> What is expected
Take the data below and filter it for lines containing the word "instances"; show each line found.
[[ Material for this exercise open ]]
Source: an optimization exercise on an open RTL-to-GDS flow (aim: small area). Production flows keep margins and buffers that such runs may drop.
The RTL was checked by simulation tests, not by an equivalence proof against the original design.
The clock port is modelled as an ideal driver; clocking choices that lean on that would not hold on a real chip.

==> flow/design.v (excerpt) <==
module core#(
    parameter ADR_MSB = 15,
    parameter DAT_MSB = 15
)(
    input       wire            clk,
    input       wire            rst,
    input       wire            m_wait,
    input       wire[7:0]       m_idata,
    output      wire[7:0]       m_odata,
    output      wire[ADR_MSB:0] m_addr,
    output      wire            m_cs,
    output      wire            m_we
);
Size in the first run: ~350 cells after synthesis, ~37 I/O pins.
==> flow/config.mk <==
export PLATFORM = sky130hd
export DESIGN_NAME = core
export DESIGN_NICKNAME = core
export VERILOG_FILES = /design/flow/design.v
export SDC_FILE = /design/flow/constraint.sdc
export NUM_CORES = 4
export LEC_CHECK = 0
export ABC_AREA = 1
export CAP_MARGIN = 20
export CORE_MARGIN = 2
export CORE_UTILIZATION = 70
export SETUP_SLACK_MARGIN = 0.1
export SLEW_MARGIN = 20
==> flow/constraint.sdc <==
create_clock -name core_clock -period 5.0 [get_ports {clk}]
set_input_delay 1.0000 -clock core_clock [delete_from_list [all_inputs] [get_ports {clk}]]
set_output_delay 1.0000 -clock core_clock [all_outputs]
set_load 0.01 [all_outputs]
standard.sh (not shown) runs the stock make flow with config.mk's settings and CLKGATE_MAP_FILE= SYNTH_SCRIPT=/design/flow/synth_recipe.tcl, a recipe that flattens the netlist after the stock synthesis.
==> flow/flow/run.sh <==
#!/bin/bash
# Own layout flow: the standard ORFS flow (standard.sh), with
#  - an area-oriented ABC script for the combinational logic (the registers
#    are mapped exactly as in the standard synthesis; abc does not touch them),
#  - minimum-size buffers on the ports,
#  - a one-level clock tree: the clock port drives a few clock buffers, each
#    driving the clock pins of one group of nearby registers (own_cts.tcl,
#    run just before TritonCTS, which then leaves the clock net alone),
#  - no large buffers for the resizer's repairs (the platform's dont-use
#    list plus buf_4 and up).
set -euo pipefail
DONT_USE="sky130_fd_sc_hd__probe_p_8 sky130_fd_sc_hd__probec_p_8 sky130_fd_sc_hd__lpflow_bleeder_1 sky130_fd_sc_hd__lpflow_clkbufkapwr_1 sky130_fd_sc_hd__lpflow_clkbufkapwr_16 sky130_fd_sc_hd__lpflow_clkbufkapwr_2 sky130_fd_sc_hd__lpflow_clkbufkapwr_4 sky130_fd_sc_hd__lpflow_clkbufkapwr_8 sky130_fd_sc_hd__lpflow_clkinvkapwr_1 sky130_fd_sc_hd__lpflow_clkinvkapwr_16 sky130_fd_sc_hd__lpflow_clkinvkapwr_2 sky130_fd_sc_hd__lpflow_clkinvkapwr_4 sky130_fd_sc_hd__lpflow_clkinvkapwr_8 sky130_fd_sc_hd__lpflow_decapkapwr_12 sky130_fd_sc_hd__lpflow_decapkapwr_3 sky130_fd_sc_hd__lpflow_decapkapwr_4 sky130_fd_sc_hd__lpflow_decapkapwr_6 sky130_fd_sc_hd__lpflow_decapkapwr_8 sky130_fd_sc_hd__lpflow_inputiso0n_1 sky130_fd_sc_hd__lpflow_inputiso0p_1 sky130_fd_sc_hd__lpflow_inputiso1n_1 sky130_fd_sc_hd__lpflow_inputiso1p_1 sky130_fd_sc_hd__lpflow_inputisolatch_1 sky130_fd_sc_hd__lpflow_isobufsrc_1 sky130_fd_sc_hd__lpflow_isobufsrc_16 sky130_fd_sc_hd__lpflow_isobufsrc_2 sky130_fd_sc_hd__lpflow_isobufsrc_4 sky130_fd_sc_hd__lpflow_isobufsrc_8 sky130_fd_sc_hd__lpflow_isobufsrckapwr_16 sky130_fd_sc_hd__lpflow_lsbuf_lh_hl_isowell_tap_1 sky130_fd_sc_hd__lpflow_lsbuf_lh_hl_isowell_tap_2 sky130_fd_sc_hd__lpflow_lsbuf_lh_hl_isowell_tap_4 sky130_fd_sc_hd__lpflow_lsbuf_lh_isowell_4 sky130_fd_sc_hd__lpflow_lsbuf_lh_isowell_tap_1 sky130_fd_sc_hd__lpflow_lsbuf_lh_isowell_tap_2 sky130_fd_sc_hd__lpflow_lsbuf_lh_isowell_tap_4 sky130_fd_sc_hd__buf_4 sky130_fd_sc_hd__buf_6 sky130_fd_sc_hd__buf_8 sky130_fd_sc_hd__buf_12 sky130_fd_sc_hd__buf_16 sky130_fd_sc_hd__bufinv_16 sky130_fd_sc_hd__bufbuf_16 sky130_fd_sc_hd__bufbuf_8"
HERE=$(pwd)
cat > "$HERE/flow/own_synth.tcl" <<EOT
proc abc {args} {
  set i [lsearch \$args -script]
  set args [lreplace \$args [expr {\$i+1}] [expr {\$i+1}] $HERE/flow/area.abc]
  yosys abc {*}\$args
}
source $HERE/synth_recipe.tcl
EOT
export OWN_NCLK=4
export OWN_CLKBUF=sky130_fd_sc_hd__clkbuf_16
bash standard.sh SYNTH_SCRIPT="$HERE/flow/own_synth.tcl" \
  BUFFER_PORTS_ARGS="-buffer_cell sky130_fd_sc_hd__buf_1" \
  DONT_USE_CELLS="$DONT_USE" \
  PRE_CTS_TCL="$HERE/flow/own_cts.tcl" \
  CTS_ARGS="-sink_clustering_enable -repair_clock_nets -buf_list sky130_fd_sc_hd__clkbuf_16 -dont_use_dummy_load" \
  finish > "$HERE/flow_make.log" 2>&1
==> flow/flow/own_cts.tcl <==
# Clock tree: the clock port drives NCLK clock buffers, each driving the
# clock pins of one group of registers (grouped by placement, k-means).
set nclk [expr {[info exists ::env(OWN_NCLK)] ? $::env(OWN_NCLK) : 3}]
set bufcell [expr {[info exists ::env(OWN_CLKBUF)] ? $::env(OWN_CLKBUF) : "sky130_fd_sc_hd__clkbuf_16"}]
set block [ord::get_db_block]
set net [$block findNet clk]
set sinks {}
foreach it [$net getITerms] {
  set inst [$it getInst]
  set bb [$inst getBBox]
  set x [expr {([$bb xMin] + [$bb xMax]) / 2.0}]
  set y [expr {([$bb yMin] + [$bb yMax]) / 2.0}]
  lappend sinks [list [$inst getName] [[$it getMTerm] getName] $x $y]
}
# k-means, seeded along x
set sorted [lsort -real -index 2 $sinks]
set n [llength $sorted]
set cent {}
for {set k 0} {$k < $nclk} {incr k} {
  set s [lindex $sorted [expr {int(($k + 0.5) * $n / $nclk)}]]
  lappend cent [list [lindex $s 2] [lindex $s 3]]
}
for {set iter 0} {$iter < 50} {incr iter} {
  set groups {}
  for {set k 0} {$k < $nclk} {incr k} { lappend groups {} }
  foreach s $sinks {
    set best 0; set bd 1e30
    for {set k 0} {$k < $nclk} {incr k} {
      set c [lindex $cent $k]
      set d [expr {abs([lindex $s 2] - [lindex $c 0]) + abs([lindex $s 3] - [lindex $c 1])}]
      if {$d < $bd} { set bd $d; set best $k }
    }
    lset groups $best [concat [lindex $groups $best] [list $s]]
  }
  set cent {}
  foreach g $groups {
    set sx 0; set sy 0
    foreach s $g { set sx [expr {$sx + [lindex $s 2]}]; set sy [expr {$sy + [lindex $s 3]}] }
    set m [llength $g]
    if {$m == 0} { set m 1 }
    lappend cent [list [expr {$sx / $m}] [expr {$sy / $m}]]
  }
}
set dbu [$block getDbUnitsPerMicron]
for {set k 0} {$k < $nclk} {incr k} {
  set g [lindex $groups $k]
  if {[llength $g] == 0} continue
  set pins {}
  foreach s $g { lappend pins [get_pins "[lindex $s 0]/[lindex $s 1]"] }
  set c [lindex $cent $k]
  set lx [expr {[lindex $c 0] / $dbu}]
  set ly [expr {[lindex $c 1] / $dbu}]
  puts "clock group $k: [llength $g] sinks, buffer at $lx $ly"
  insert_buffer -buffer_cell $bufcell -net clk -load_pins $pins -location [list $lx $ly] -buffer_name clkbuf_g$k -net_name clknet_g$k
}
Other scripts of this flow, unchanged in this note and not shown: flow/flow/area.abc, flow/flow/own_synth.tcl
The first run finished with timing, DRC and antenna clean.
[[ Material for this exercise closed ]]
[[ Material for this exercise open ]]
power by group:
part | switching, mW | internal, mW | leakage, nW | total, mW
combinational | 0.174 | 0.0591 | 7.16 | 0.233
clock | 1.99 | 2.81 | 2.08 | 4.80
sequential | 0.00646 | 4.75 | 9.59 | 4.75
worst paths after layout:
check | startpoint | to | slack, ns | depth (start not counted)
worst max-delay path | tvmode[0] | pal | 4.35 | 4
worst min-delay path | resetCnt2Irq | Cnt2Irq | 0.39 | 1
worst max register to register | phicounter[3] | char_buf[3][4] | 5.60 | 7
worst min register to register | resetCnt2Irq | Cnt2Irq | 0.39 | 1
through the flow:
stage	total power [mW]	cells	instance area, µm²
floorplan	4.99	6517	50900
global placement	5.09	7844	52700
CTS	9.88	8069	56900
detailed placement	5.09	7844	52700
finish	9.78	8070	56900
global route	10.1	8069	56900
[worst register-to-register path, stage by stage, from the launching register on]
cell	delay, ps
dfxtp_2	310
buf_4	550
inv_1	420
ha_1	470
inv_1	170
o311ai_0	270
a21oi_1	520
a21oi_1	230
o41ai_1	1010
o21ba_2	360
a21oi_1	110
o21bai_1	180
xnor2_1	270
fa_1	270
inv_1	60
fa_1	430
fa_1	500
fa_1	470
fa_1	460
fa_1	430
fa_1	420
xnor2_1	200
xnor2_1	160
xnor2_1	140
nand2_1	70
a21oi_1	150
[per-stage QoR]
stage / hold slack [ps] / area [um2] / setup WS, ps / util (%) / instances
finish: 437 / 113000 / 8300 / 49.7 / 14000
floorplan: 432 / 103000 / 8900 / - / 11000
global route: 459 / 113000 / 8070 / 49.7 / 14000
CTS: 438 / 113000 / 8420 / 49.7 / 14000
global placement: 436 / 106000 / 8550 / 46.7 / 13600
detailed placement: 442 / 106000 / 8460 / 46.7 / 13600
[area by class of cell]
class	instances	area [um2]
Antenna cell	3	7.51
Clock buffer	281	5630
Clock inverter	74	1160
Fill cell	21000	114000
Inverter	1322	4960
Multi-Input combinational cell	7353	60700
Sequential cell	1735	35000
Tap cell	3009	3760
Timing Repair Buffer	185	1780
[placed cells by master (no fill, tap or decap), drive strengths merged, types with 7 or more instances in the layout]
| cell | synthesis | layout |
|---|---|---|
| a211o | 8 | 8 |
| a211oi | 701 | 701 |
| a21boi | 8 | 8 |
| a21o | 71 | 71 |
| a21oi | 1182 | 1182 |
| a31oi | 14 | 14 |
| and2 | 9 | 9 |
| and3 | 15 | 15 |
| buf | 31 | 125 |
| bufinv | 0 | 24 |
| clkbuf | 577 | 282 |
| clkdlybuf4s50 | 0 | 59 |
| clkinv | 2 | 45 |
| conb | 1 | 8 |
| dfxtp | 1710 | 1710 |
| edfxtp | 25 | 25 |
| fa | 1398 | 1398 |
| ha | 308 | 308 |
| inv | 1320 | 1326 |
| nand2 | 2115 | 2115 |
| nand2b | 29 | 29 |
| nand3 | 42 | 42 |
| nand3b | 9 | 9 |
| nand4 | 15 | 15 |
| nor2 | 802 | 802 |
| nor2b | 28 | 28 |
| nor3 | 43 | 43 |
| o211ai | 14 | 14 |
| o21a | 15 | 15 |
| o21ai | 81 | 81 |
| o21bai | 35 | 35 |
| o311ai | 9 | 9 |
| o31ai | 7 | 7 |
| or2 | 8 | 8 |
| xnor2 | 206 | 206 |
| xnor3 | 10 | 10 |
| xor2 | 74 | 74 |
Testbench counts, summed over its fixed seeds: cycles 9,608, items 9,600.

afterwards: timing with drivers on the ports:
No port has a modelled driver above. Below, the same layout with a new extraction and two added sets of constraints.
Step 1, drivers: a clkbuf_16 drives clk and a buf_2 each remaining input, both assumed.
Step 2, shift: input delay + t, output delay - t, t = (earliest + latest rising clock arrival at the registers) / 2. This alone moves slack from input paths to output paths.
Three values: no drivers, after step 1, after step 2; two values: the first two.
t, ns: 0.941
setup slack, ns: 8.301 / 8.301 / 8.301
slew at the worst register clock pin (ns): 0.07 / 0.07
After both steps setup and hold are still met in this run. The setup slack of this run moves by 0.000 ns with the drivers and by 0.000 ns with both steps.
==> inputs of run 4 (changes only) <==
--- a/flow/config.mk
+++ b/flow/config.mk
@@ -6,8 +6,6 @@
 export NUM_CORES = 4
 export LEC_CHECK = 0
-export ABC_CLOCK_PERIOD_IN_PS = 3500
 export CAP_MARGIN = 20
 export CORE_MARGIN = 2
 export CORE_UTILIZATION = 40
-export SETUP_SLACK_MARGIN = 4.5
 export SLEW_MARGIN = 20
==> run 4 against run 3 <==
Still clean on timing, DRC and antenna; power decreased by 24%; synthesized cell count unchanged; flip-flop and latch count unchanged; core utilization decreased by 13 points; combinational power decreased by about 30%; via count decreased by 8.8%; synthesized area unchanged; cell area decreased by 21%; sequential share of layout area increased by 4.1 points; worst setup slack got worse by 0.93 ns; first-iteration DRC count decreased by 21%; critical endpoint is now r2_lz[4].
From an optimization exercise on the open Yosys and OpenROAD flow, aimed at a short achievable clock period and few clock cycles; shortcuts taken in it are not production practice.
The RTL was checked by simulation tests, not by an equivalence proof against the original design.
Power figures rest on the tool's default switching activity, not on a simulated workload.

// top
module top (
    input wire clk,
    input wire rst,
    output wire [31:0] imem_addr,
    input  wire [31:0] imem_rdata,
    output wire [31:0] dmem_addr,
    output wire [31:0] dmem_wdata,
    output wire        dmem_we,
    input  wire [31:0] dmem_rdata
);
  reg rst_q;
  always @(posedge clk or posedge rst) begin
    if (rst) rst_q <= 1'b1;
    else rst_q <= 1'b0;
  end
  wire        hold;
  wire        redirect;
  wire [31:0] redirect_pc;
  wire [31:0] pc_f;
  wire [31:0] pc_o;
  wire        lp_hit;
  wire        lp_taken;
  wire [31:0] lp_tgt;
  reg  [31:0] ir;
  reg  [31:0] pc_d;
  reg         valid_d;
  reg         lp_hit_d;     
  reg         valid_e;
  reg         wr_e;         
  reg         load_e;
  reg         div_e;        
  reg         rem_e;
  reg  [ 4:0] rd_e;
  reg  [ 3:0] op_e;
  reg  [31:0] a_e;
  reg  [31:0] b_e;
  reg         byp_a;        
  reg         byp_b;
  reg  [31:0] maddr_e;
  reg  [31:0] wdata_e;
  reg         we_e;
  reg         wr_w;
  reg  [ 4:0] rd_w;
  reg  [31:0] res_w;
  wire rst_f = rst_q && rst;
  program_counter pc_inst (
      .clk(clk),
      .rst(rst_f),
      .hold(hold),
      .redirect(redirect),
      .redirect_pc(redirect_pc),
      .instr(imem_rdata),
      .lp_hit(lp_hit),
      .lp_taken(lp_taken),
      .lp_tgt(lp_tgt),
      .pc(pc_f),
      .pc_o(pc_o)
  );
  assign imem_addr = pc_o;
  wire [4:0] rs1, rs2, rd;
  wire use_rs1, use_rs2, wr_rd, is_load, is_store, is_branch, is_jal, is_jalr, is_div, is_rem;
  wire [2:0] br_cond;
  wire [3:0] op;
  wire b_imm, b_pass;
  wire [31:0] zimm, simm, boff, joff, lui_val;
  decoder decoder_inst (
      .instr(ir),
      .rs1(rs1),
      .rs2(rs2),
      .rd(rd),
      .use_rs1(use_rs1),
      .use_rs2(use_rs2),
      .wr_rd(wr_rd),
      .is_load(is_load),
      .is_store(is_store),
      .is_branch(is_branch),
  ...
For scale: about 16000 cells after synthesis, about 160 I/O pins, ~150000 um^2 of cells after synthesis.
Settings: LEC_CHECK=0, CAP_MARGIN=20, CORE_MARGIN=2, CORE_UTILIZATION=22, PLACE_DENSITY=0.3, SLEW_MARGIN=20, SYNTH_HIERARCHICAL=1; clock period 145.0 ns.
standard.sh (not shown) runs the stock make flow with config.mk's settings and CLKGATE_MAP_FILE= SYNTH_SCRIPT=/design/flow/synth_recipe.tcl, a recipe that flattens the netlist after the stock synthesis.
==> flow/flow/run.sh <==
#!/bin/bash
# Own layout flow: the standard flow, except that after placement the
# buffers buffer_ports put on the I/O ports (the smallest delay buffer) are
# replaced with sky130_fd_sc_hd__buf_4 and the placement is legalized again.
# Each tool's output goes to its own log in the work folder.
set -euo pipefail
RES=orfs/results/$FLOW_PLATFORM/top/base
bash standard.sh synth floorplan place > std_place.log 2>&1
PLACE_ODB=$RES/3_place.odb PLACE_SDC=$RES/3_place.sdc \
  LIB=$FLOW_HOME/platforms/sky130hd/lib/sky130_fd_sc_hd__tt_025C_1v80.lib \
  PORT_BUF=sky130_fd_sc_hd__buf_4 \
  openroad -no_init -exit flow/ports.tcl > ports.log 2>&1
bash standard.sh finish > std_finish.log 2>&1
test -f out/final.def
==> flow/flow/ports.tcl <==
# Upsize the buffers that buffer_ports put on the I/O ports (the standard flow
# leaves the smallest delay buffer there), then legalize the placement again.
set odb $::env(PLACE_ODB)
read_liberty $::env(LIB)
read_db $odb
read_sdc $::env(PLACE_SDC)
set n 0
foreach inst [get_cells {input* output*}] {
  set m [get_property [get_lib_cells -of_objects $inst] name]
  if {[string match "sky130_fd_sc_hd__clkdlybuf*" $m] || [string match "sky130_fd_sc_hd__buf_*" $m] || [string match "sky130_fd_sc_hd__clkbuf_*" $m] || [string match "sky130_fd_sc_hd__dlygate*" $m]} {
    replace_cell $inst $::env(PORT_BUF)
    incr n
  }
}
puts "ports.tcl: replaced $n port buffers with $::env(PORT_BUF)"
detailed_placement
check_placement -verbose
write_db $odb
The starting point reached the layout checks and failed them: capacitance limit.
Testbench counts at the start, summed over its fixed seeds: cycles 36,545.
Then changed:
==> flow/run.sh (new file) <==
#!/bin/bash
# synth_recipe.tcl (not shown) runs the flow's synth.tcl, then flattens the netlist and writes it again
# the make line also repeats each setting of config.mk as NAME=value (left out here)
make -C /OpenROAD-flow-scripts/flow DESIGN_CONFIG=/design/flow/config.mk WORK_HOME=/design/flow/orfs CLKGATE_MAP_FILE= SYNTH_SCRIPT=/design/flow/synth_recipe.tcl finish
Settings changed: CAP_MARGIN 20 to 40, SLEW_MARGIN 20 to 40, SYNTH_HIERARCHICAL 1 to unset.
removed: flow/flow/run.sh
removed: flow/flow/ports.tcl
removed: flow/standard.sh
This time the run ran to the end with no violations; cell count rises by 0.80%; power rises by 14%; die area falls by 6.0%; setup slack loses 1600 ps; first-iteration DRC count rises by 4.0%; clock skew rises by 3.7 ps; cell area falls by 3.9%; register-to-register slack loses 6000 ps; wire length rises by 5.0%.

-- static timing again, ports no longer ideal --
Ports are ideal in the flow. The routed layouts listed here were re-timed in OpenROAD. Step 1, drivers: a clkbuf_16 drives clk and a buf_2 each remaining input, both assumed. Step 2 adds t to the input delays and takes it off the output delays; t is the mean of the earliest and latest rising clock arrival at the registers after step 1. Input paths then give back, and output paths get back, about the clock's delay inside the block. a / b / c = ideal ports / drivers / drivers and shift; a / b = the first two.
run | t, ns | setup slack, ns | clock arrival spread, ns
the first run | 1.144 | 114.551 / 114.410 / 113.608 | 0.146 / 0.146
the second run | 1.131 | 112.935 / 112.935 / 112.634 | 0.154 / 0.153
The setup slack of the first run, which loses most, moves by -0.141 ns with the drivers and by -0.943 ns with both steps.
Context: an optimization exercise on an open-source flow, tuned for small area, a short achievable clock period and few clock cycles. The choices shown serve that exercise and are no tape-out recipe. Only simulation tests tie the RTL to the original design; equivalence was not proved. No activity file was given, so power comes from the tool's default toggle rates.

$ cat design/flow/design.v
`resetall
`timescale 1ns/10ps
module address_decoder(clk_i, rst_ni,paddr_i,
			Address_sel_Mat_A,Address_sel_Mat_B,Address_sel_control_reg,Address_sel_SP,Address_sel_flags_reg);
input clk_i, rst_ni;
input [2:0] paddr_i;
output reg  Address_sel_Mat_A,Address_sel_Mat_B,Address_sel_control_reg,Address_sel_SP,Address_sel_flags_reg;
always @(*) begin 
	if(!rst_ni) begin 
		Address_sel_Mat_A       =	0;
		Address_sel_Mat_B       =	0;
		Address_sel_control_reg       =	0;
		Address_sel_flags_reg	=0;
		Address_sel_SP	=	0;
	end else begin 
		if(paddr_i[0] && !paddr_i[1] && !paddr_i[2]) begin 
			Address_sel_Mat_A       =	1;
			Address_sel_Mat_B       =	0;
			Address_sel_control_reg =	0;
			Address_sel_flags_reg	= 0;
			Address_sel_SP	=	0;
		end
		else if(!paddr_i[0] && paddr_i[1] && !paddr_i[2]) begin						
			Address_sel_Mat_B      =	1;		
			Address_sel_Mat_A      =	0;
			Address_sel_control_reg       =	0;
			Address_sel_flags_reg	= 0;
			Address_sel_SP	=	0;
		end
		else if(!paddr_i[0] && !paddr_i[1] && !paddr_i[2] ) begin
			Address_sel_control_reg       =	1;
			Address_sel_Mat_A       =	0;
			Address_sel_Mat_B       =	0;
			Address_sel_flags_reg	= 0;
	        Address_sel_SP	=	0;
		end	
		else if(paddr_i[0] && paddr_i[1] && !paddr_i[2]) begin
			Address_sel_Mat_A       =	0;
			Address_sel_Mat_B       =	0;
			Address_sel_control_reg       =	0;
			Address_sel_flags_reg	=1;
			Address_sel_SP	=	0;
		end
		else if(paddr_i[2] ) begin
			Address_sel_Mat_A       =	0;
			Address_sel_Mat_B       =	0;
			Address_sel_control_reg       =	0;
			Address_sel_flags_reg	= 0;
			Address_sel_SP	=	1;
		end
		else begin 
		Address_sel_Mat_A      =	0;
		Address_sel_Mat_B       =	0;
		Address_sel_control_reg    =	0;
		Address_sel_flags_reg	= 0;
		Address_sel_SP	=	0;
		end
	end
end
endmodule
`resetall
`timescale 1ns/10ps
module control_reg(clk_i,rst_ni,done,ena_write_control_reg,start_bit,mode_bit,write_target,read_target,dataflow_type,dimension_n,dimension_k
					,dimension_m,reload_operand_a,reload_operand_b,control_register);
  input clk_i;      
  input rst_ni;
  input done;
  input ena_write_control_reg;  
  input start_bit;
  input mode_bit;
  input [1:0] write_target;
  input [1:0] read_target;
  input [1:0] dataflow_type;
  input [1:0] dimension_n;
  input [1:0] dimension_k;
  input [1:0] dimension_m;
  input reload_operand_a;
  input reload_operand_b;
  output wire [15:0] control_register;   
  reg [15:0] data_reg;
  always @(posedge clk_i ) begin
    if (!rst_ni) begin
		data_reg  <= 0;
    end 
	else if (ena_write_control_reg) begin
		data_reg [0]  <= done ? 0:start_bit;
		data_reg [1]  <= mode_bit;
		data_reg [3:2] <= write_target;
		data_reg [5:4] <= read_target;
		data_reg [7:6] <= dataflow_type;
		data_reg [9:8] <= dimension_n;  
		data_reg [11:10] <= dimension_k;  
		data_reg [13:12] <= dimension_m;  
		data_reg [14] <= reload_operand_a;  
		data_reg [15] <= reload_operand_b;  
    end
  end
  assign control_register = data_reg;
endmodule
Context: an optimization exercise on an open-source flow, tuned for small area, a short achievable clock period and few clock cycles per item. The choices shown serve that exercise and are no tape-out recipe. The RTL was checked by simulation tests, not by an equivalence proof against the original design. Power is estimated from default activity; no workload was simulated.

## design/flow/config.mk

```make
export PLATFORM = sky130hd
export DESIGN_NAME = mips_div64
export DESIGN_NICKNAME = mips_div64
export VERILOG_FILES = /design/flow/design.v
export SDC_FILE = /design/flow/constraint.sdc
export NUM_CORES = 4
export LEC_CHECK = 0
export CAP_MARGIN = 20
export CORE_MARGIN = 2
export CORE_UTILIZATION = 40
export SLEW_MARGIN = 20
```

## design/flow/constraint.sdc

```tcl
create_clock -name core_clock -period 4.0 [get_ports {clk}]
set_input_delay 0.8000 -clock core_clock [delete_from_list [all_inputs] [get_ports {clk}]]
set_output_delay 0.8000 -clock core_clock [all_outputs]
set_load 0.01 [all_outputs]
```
[[ Material for this exercise closed ]]
> Reply to the task
stage / hold slack [ps] / area [um2] / setup WS, ps / util (%) / instances
class	instances	area [um2]
[placed cells by master (no fill, tap or decap), drive strengths merged, types with 7 or more instances in the layout]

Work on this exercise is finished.